──────── SUPPLIED MATERIAL
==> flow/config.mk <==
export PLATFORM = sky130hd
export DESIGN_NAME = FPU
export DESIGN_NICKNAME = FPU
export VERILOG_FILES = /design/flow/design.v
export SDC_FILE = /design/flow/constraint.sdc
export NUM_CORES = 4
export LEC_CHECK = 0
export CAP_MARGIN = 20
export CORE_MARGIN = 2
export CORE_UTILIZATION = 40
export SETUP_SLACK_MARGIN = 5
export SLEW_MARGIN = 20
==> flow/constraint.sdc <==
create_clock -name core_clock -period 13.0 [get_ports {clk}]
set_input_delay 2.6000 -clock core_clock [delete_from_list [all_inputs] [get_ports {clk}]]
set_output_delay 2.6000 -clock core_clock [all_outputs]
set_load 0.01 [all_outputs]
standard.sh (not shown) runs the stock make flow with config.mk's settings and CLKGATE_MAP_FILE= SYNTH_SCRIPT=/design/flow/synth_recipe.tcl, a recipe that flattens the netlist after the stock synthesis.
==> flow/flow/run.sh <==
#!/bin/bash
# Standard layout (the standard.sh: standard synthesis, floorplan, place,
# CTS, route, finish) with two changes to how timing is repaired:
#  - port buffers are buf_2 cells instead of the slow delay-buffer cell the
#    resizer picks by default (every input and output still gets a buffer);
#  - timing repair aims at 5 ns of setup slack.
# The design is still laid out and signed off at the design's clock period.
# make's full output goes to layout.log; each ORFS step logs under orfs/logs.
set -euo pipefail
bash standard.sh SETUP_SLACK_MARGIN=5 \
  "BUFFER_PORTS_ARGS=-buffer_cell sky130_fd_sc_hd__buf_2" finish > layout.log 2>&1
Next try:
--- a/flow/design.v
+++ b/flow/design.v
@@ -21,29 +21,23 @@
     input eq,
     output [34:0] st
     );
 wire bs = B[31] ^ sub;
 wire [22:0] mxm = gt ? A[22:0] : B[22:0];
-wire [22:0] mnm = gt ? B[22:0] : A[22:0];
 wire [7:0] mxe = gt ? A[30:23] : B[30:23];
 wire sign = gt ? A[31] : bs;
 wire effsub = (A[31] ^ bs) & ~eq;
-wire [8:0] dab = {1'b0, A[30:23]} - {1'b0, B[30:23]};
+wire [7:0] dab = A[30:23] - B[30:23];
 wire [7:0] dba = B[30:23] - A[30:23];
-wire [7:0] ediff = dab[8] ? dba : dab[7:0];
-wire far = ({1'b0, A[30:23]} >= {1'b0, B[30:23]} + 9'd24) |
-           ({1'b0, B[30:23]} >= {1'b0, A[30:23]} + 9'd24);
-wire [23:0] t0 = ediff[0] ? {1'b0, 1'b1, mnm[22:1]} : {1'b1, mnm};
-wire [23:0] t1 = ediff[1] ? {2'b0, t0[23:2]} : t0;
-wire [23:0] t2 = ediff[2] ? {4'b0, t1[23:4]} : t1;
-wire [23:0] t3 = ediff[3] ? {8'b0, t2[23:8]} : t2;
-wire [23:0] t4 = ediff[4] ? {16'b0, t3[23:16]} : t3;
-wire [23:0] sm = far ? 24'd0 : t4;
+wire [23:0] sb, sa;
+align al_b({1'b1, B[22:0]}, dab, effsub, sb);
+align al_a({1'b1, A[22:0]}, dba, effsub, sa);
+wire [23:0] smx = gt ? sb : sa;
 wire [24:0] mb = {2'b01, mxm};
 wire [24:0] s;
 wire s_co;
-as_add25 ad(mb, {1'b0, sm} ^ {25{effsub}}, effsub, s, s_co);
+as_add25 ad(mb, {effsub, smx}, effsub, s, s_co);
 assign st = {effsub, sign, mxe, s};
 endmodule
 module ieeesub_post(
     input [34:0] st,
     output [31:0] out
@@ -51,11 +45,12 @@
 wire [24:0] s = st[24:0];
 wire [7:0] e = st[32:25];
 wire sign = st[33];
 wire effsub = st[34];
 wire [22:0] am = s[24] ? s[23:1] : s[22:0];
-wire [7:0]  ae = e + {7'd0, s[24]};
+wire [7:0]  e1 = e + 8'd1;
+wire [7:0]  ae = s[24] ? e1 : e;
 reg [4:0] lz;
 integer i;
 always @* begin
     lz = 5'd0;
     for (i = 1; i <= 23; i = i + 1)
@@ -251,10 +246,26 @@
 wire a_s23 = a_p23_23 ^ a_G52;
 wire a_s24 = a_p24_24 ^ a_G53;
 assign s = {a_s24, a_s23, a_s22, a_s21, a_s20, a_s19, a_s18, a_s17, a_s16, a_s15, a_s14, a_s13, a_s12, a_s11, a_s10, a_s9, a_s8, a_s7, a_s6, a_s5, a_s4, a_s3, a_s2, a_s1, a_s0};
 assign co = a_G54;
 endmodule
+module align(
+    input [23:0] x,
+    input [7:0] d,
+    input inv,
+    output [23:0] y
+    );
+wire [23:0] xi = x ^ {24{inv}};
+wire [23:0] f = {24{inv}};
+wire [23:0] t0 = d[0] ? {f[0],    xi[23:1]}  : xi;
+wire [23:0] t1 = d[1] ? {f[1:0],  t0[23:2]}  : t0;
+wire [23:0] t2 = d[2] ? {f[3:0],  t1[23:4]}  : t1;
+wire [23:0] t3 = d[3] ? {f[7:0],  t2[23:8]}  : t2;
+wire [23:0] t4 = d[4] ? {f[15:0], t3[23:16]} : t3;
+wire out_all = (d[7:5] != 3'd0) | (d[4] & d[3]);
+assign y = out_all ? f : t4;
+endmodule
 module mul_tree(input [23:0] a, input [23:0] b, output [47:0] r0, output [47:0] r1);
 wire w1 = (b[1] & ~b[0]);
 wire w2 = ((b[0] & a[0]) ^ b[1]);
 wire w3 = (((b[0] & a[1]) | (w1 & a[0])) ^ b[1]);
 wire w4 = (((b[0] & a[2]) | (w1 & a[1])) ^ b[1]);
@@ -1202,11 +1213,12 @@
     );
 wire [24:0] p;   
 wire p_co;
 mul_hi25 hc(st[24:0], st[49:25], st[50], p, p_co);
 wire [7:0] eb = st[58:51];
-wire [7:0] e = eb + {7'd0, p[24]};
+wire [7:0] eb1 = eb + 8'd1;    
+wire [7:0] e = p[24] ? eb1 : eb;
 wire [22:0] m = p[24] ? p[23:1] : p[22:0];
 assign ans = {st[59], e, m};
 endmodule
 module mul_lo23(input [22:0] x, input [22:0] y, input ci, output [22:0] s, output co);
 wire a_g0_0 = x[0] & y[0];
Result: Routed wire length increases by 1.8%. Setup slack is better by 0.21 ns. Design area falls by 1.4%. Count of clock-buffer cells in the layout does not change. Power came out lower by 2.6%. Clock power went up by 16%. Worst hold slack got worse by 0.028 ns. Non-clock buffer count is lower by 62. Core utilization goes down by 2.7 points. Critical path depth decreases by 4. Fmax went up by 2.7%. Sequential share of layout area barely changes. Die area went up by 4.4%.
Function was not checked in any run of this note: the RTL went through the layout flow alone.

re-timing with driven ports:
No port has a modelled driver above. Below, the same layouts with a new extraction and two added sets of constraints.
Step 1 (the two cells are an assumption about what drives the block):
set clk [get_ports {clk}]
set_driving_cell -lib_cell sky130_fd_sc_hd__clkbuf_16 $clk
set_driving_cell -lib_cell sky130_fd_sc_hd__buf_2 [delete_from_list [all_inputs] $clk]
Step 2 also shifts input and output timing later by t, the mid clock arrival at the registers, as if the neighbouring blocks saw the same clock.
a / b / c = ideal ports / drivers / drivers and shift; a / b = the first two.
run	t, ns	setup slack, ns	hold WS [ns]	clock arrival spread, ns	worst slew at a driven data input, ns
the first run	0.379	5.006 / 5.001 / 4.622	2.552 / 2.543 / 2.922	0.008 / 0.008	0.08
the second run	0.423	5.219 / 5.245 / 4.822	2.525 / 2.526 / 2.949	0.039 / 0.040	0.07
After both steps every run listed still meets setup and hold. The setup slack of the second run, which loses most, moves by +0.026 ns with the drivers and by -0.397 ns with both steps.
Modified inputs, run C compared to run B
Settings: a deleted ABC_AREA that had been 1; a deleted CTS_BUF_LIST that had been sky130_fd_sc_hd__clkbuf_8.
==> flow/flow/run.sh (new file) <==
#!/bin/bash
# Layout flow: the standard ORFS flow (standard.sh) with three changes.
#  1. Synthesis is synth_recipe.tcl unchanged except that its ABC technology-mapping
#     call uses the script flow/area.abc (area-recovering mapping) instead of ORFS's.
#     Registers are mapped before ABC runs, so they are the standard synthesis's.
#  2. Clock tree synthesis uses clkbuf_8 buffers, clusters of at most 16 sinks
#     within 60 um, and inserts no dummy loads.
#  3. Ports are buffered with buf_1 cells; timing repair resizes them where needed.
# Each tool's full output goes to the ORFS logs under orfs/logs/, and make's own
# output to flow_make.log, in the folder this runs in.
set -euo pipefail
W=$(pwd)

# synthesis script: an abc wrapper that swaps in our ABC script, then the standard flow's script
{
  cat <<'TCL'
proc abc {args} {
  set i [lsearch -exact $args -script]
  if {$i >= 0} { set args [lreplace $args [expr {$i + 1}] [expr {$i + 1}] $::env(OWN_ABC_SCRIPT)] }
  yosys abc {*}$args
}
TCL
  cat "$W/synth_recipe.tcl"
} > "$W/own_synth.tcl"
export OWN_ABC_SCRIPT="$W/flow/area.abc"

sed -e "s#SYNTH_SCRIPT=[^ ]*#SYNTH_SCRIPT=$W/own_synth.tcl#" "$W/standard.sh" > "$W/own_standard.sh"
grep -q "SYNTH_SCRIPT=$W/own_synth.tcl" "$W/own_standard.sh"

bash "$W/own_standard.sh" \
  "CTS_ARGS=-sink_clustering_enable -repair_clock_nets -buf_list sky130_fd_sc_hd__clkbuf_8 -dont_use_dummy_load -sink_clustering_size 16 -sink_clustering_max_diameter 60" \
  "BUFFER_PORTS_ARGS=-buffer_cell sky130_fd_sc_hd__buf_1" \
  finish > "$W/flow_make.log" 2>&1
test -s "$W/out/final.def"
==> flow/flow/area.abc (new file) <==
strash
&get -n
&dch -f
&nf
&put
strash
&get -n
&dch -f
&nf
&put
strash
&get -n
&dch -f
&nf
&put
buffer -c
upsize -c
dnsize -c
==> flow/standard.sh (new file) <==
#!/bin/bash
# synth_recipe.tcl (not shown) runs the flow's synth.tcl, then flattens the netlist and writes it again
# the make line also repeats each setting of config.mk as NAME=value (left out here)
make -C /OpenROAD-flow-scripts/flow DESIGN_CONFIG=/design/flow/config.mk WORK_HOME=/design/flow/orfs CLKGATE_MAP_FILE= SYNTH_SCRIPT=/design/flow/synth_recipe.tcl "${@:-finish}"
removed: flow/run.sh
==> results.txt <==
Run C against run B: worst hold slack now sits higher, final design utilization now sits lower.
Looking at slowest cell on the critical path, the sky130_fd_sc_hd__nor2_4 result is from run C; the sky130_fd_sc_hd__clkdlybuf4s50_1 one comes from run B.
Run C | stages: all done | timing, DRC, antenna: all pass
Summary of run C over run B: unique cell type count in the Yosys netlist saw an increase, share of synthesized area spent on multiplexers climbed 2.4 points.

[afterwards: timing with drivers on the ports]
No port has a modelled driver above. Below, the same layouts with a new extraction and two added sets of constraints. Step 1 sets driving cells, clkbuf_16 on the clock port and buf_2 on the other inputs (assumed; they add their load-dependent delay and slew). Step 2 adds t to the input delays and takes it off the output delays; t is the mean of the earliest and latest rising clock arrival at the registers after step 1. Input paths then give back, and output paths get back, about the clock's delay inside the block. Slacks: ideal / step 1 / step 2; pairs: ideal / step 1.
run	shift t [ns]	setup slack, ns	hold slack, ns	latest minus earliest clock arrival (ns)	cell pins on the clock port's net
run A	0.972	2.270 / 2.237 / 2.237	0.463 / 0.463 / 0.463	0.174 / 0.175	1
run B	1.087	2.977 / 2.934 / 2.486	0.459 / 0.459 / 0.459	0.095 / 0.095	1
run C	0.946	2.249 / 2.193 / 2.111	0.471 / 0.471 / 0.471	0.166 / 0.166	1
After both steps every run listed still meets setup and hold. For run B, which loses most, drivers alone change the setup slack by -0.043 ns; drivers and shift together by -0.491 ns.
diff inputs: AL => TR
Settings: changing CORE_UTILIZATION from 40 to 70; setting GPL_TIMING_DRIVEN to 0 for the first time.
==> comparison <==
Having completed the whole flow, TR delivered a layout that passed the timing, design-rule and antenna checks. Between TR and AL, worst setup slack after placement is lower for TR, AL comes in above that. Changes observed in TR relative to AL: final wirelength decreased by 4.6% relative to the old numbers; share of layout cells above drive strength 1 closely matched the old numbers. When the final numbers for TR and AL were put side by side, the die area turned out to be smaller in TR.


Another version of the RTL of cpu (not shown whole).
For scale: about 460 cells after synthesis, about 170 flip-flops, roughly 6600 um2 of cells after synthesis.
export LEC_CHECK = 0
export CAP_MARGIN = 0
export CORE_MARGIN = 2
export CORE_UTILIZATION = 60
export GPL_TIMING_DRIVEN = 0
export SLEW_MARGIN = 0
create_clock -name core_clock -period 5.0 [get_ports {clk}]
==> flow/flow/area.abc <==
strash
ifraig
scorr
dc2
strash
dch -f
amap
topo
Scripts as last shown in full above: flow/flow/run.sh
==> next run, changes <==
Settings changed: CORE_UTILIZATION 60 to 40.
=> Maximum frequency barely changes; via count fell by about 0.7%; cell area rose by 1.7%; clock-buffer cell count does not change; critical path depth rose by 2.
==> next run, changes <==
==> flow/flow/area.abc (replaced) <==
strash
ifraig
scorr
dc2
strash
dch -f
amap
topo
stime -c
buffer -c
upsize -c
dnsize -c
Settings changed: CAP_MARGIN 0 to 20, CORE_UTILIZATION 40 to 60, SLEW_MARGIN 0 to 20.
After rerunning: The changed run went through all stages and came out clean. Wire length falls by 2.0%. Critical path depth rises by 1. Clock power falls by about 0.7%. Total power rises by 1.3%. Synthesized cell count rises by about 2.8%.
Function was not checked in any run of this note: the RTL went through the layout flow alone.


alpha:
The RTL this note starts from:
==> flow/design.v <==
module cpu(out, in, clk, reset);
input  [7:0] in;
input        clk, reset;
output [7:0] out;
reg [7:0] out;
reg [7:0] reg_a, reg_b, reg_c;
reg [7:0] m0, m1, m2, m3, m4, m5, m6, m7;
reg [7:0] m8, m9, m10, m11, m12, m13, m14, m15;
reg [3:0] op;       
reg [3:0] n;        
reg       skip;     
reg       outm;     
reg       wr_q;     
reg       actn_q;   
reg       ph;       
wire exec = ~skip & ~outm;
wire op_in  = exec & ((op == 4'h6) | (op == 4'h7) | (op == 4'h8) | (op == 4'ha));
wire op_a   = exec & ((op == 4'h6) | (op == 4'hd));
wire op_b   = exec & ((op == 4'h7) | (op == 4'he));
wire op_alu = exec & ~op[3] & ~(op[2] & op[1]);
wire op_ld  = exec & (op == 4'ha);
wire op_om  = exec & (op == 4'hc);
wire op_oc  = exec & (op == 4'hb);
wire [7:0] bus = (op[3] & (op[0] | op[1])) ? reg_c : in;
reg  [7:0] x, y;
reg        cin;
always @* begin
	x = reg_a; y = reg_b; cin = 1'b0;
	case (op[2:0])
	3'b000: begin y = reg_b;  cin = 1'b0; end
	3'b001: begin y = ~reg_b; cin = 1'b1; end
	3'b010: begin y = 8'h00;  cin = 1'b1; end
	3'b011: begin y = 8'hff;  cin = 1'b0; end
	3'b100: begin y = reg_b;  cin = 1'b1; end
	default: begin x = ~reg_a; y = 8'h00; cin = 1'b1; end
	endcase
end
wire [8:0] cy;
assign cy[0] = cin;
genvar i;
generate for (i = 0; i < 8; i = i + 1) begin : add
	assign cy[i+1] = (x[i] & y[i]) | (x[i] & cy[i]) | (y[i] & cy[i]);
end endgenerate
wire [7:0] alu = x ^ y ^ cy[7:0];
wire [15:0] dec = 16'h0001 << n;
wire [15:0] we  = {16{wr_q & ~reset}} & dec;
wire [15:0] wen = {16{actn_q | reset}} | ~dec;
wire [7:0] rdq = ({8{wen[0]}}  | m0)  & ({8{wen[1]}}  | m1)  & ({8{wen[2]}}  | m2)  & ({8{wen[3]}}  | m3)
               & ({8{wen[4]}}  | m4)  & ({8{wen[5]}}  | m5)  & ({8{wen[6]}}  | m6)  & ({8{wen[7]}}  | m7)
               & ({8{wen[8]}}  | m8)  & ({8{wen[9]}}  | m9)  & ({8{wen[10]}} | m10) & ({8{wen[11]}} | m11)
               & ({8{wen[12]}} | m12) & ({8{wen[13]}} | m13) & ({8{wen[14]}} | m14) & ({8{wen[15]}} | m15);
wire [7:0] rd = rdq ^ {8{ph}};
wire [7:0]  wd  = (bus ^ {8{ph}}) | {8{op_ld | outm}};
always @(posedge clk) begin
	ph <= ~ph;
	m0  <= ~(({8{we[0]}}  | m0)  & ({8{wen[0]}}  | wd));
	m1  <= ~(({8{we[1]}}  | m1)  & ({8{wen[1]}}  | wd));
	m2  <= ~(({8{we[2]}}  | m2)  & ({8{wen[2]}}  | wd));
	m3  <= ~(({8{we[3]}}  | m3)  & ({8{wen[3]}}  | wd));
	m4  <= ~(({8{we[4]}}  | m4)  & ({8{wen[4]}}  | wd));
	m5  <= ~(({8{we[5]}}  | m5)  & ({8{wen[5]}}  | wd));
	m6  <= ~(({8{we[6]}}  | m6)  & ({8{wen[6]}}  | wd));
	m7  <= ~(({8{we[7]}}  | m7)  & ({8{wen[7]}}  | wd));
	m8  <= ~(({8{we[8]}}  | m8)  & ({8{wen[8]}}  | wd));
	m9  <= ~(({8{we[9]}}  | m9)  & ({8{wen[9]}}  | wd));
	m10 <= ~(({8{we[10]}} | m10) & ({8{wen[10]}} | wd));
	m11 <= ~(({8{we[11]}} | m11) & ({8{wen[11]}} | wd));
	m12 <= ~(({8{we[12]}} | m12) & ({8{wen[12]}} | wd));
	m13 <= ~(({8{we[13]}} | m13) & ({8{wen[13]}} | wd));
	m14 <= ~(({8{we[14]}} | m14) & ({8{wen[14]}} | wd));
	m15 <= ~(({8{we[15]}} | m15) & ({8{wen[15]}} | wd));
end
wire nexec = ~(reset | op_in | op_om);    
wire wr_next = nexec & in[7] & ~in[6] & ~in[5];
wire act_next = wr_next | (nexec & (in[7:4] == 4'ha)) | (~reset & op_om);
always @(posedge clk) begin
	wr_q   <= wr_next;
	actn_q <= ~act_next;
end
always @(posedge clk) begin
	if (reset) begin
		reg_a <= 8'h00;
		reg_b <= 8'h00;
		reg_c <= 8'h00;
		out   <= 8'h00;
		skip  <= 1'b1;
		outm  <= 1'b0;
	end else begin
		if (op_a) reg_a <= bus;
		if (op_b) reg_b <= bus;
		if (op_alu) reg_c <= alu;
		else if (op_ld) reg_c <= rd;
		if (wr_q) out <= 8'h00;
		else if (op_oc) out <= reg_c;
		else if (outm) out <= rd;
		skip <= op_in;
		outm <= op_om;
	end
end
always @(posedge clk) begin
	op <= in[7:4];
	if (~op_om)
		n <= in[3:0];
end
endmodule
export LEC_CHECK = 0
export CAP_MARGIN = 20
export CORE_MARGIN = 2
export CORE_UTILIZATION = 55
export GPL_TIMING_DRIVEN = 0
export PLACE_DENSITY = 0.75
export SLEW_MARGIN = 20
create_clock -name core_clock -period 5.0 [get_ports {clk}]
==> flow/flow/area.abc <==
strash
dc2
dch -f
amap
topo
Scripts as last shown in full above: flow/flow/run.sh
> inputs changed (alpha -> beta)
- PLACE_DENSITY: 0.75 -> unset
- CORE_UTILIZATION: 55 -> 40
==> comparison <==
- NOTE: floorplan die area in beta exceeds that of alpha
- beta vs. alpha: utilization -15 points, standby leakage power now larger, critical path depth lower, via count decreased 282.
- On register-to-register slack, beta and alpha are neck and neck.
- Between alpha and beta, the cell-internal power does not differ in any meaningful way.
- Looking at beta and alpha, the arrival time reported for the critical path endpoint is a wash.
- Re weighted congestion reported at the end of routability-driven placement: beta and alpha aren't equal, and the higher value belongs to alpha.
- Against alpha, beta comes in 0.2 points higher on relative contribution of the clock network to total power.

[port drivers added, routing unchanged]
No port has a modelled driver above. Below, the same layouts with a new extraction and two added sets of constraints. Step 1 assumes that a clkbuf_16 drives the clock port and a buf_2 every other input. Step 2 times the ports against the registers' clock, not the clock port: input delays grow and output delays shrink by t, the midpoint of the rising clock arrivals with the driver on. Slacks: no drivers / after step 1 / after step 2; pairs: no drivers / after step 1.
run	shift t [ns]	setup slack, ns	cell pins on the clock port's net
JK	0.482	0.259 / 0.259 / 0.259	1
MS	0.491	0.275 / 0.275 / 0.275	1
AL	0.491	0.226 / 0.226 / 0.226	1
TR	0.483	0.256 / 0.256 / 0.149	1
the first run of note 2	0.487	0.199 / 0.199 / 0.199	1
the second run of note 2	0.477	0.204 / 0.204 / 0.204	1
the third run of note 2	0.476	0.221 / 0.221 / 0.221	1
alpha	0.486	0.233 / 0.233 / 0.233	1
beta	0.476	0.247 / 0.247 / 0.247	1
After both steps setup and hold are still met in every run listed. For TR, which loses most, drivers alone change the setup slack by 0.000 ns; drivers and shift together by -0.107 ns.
From an optimization exercise on the open Yosys and OpenROAD flow, aimed at small area, a short achievable clock period and few clock cycles; shortcuts taken in it are not production practice. Function was checked by simulation only, so behaviour that the tests miss may differ from the original. Power and IR drop assume default switching activity.

==> design.v <==
module alu (Opcode, read1, ALUinput, FuncCode, Bcond, ALUresult, Reset_N);
	input [16-1:0] read1;
	input [16-1:0] ALUinput;
	input [5:0] FuncCode;
    input [3:0] Opcode;
    input Reset_N;
	output [16-1:0] ALUresult;
    output Bcond;
	reg [16-1:0] ALUresult;
    reg Bcond;
    reg [16-1:0] zeroextended;
	always @(*) begin
        ALUresult = 0;
        Bcond = 0;
        zeroextended = 0;
        case(Opcode)
            4'd15:
            begin
                case (FuncCode)
                    3'b000: ALUresult = read1+ALUinput;
                    3'b001: ALUresult = read1-ALUinput;                      	
                    3'b100: ALUresult = ~read1;  
                    3'b010: ALUresult = (read1&ALUinput);  
                    3'b011: ALUresult = read1|ALUinput;  
                    3'b110: ALUresult = read1<<1;  
                    3'b111: ALUresult = $signed(read1)>>>1;  
                    3'b101: ALUresult = ~read1+1;  
                    default: ALUresult=-1;
                endcase
            end
            4'd4: begin
                ALUresult = read1+ALUinput;
            end
            4'd5: begin
                zeroextended[7:0] = ALUinput[7:0];
                ALUresult = read1|zeroextended;
            end
            4'd6: ALUresult = ALUinput<<8;
            4'd7: ALUresult = read1+ALUinput;		  
            4'd8: ALUresult = read1+ALUinput;		
            4'd0: Bcond = (read1 != ALUinput)? 1 : 0;
            4'd1: Bcond = (read1 == ALUinput)? 1 : 0;
            4'd2: Bcond = ($signed(read1) > 0)? 1: 0;
            4'd3: Bcond = ($signed(read1) < 0)? 1: 0;
        endcase
    end
endmodule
────────────────
YOUR OBJECTIVE: Restate word for word the lines of the data above, starting at the line containing "wire [7:0] bus" and ending at the line containing "wire [15:0] wen", both included, and nothing more.

SOLUTION TO THIS EXERCISE:
wire [7:0] bus = (op[3] & (op[0] | op[1])) ? reg_c : in;
reg  [7:0] x, y;
reg        cin;
always @* begin
	x = reg_a; y = reg_b; cin = 1'b0;
	case (op[2:0])
	3'b000: begin y = reg_b;  cin = 1'b0; end
	3'b001: begin y = ~reg_b; cin = 1'b1; end
	3'b010: begin y = 8'h00;  cin = 1'b1; end
	3'b011: begin y = 8'hff;  cin = 1'b0; end
	3'b100: begin y = reg_b;  cin = 1'b1; end
	default: begin x = ~reg_a; y = 8'h00; cin = 1'b1; end
	endcase
end
wire [8:0] cy;
assign cy[0] = cin;
genvar i;
generate for (i = 0; i < 8; i = i + 1) begin : add
	assign cy[i+1] = (x[i] & y[i]) | (x[i] & cy[i]) | (y[i] & cy[i]);
end endgenerate
wire [7:0] alu = x ^ y ^ cy[7:0];
wire [15:0] dec = 16'h0001 << n;
wire [15:0] we  = {16{wr_q & ~reset}} & dec;
wire [15:0] wen = {16{actn_q | reset}} | ~dec;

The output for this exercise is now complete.